Odalys Nanin was born on March 16, 1959, in Havana, Cuba. She grew up in Havana on the block where her entire extended family lived. Odalys’s family ran a lucrative restaurant and bar business, but lost their profits in her early childhood during Fidel Castro’s revolution. Her father was jailed for complaining about the government, and upon his release, the family fled to Miami on political asylum. Odalys developed a years-long crush on a close female friend as early as kindergarten. While she knew that she wasn’t interested in boys the same way so many girls around her were, she still felt pressure growing up to follow social norms, such as bringing a boy to prom and having boyfriends.
Attending Rutgers University, Odalys took a living theater elective class with Professor Vern Smith, in which she attended and analyzed Broadway shows. Odalys soon fell in love with theater and tried out for the school play. While she didn’t land the role, Professor Smith encouraged her to continue acting, recognizing her talent. Soon enough, Odalys moved to Los Angeles and began working in theater professionally.
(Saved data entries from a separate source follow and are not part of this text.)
From an optimization exercise on the open Yosys and OpenROAD flow, aimed at small area, a short achievable clock period and few clock cycles; shortcuts taken in it are not production practice.
Function was checked by simulation only, so behaviour that the tests miss may differ from the original.
Power and IR drop assume default switching activity.

## flow/config.mk

```make
export PLATFORM = sky130hd
export DESIGN_NAME = dither_mono
export DESIGN_NICKNAME = dither_mono
export VERILOG_FILES = /design/flow/design.v
export SDC_FILE = /design/flow/constraint.sdc
export NUM_CORES = 4
export LEC_CHECK = 0
export CAP_MARGIN = 20
export CORE_MARGIN = 2
export CORE_UTILIZATION = 60
export CTS_CLUSTER_DIAMETER = 60
export CTS_CLUSTER_SIZE = 25
export PLACE_DENSITY = 0.7
export SLEW_MARGIN = 20
```

## flow/constraint.sdc

```tcl
create_clock -name core_clock -period 13.0 [get_ports {clk}]
set_input_delay 2.6000 -clock core_clock [delete_from_list [all_inputs] [get_ports {clk}]]
set_output_delay 2.6000 -clock core_clock [all_outputs]
set_load 0.01 [all_outputs]
```
Context: an optimization exercise on an open-source flow, tuned for small area. The choices shown serve that exercise and are no tape-out recipe.
Only simulation tests tie the RTL to the original design; equivalence was not proved.
The flow treats the clock pin as an ideal source, which a real chip does not have.

Setup of lane 1:
==> flow/design.v (excerpt) <==
module owir (
    input  wire        clk,
    input  wire        rst,
    input  wire        bus_sel,
    input  wire        bus_we,
    input  wire [4:0]  bus_off,
    input  wire [15:0] bus_wdata,
    input  wire        bus_size,
    output reg  [15:0] bus_rdata,
    output wire        ow_oe,
    output wire        ow_o,
    input  wire        ow_i,
    output wire        ir_tx_o,
    input  wire        ir_rx_i,
    input  wire [3:0]  btn_i,
    output wire        irq_tick,
    output wire        irq_ow,
    output wire        irq_rx,
    output wire        irq_btn
);
export LEC_CHECK = 0
export CAP_MARGIN = 20
export CORE_MARGIN = 2
export CORE_UTILIZATION = 40
export SLEW_MARGIN = 20
create_clock -name core_clock -period 10.0 [get_ports {clk}]
standard.sh (not shown) runs the stock make flow with config.mk's settings and CLKGATE_MAP_FILE= SYNTH_SCRIPT=/design/flow/synth_recipe.tcl, a recipe that flattens the netlist after the stock synthesis.
==> flow/flow/run.sh <==
#!/bin/bash
# Own layout flow: the standard flow (standard.sh) with
#  - synthesis: the standard script without adder cells and with the smallest of several area-oriented abc mappings,
#  - port buffers: buf_1 instead of the default pick,
#  - clock tree: built by flow/mantree.tcl before ORFS's CTS step (a clkbuf_16 root on the
#    clock port driving clkbuf_8 leaves, each for about 14 flip-flops grouped by location);
#    TritonCTS is then pointed at the port net only, which it leaves alone.
set -euo pipefail
W=$(pwd)
export FLOW_WORK=$W
export MY_ABC_DIR=$W/flow
export BUFFER_PORTS_ARGS="-buffer_cell sky130_fd_sc_hd__buf_1"
export PRE_CTS_TCL=$W/flow/mantree.tcl
export MT_CLK=clk MT_LEAF=sky130_fd_sc_hd__clkbuf_8 MT_ROOT=sky130_fd_sc_hd__clkbuf_16 MT_SIZE=14
export CTS_ARGS="-clk_nets clk"
sed "s#SYNTH_SCRIPT=[^ ]*#SYNTH_SCRIPT=$W/flow/my_synth.tcl#" standard.sh > my_standard.sh
grep -q "SYNTH_SCRIPT=$W/flow/my_synth.tcl" my_standard.sh
bash my_standard.sh synth > synth.log 2>&1
bash my_standard.sh > layout.log 2>&1
test -f out/final.def
==> flow/flow/mantree.tcl <==
# Manual clock tree: FFs grouped by k-means on location, one leaf buffer per group,
# all leaves driven by one root buffer on the clock port.
set block [ord::get_db_block]
set db [ord::get_db]
set leaf_master [$db findMaster $::env(MT_LEAF)]
set root_master [$db findMaster $::env(MT_ROOT)]
set clk_net [$block findNet $::env(MT_CLK)]
set sinks {}
foreach it [$clk_net getITerms] {
  if {[$it isInputSignal] || [$it getIoType] eq "INPUT"} { lappend sinks $it }
}
set n [llength $sinks]
set k [expr {int(ceil(double($n) / $::env(MT_SIZE)))}]
puts "MANTREE sinks $n groups $k"
# positions
set xs {}; set ys {}
foreach it $sinks {
  set b [[$it getInst] getBBox]
  lappend xs [expr {([$b xMin] + [$b xMax]) / 2.0}]
  lappend ys [expr {([$b yMin] + [$b yMax]) / 2.0}]
}
# init centers: spread along sorted order of x+y
set order [lsort -real -indices [lmap x $xs y $ys {expr {$x + $y}}]]
set cx {}; set cy {}
for {set j 0} {$j < $k} {incr j} {
  set i [lindex $order [expr {int(($j + 0.5) * $n / $k)}]]
  lappend cx [lindex $xs $i]; lappend cy [lindex $ys $i]
}
# balanced k-means: assign by distance with capacity limit
set cap [expr {int(ceil(double($n) / $k))}]
for {set iter 0} {$iter < 30} {incr iter} {
  set pairs {}
  for {set i 0} {$i < $n} {incr i} {
    for {set j 0} {$j < $k} {incr j} {
      set d [expr {abs([lindex $xs $i] - [lindex $cx $j]) + abs([lindex $ys $i] - [lindex $cy $j])}]
      lappend pairs [list $d $i $j]
    }
  }
  set pairs [lsort -real -index 0 $pairs]
  set asg [lrepeat $n -1]; set cnt [lrepeat $k 0]
  set left $n
  foreach p $pairs {
    lassign $p d i j
    if {[lindex $asg $i] >= 0} continue
    if {[lindex $cnt $j] >= $cap} continue
    lset asg $i $j; lset cnt $j [expr {[lindex $cnt $j] + 1}]
    incr left -1
    if {$left == 0} break
  }
  set sx [lrepeat $k 0.0]; set sy [lrepeat $k 0.0]
  for {set i 0} {$i < $n} {incr i} {
    set j [lindex $asg $i]
    lset sx $j [expr {[lindex $sx $j] + [lindex $xs $i]}]
    lset sy $j [expr {[lindex $sy $j] + [lindex $ys $i]}]
  }
  for {set j 0} {$j < $k} {incr j} {
    set c [lindex $cnt $j]
    if {$c > 0} { lset cx $j [expr {[lindex $sx $j] / $c}]; lset cy $j [expr {[lindex $sy $j] / $c}] }
  }
}
# build
set root [odb::dbInst_create $block $root_master "mt_root"]
set rnet [odb::dbNet_create $block "mt_root_net"]
$rnet setSigType CLOCK
[$root findITerm A] connect $clk_net
[$root findITerm X] connect $rnet
set mx 0.0; set my 0.0
for {set j 0} {$j < $k} {incr j} {
  set b [odb::dbInst_create $block $leaf_master "mt_leaf_$j"]
  set net [odb::dbNet_create $block "mt_leaf_net_$j"]
  $net setSigType CLOCK
  [$b findITerm A] connect $rnet
  [$b findITerm X] connect $net
  $b setLocation [expr {int([lindex $cx $j])}] [expr {int([lindex $cy $j])}]
  $b setPlacementStatus PLACED
  set mx [expr {$mx + [lindex $cx $j]}]; set my [expr {$my + [lindex $cy $j]}]
  for {set i 0} {$i < $n} {incr i} {
    if {[lindex $asg $i] == $j} {
      set it [lindex $sinks $i]
      $it disconnect
      $it connect $net
    }
  }
  puts "MANTREE leaf $j sinks [lindex $cnt $j]"
}
$root setLocation [expr {int($mx / $k)}] [expr {int($my / $k)}]
$root setPlacementStatus PLACED
Other scripts of this flow, unchanged in this note and not shown: flow/flow/my_synth.tcl, flow/flow/s14.abc, flow/flow/s22.abc, flow/flow/s26.abc, flow/flow/s29.abc, flow/flow/s32.abc, flow/flow/t01.abc, flow/flow/t02.abc, flow/flow/t03.abc, flow/flow/t04.abc, flow/flow/t05.abc, flow/flow/t06.abc, flow/flow/t07.abc, flow/flow/t08.abc
The final layout from lane 1, which completed every stage, passed the timing, DRC and antenna checks at the end of the flow.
In Los Angeles, Odalys initially remained closeted as an actress for fear of jeopardizing her career. Meanwhile, she wrote her own plays and screenplays on the side, exploring lesbian stories, Latinx identity, and history. In 1997, she acted in, directed, and produced her lesbian rom-com play Love Struck, which blew up. After curtain call one night, a man publicly asked her if she was gay, in front of her agent. Odalys, deciding to be true to herself as an artist, said yes, coming out to the world in that moment.
Odalys faced constant rejection from theaters who said her plays would not be profitable because Latina lesbians “don’t have any money.” Determined to prove them wrong, Odalys founded Mujeres Advancing Culture, History, and Art (MACHA) Theater in 2000, creating her own venue to showcase her plays. MACHA even had its own physical theater space beginning in 2006. For MACHA, Odalys wrote and produced The Nun and The Countess, detailing a 13th-century love story between the closested nun, Sor Juana Ines de la Cruz, and the Countess of Mexico. She translated Federico García Lorca’s Blood Wedding to take place in 1890s California ranchos days with cross-gender casting. And her play Frida – Stroke of Passion, which explores Frida Kahlo’s bisexuality, has sold out every time she’s produced it. Unfortunately, Odalys had to sell the physical MACHA theater in 2017 after 11 years when the rent doubled. During the COVID-19 pandemic, she turned the MACHA online platform into a digital stage where audiences can watch filmed productions of her plays, alongside documentaries and short films she has created.
Odalys attributes her perseverance as an artist to the outpouring of warmth and gratitude she’s gotten from her audience. She treasures the letters from lesbian couples whose first dates were at her plays. Odalys cites her identity as a lesbian as giving her “a fiercely passionate, driven goal to create work that reflects our life experience, and that gives a voice to who we are.”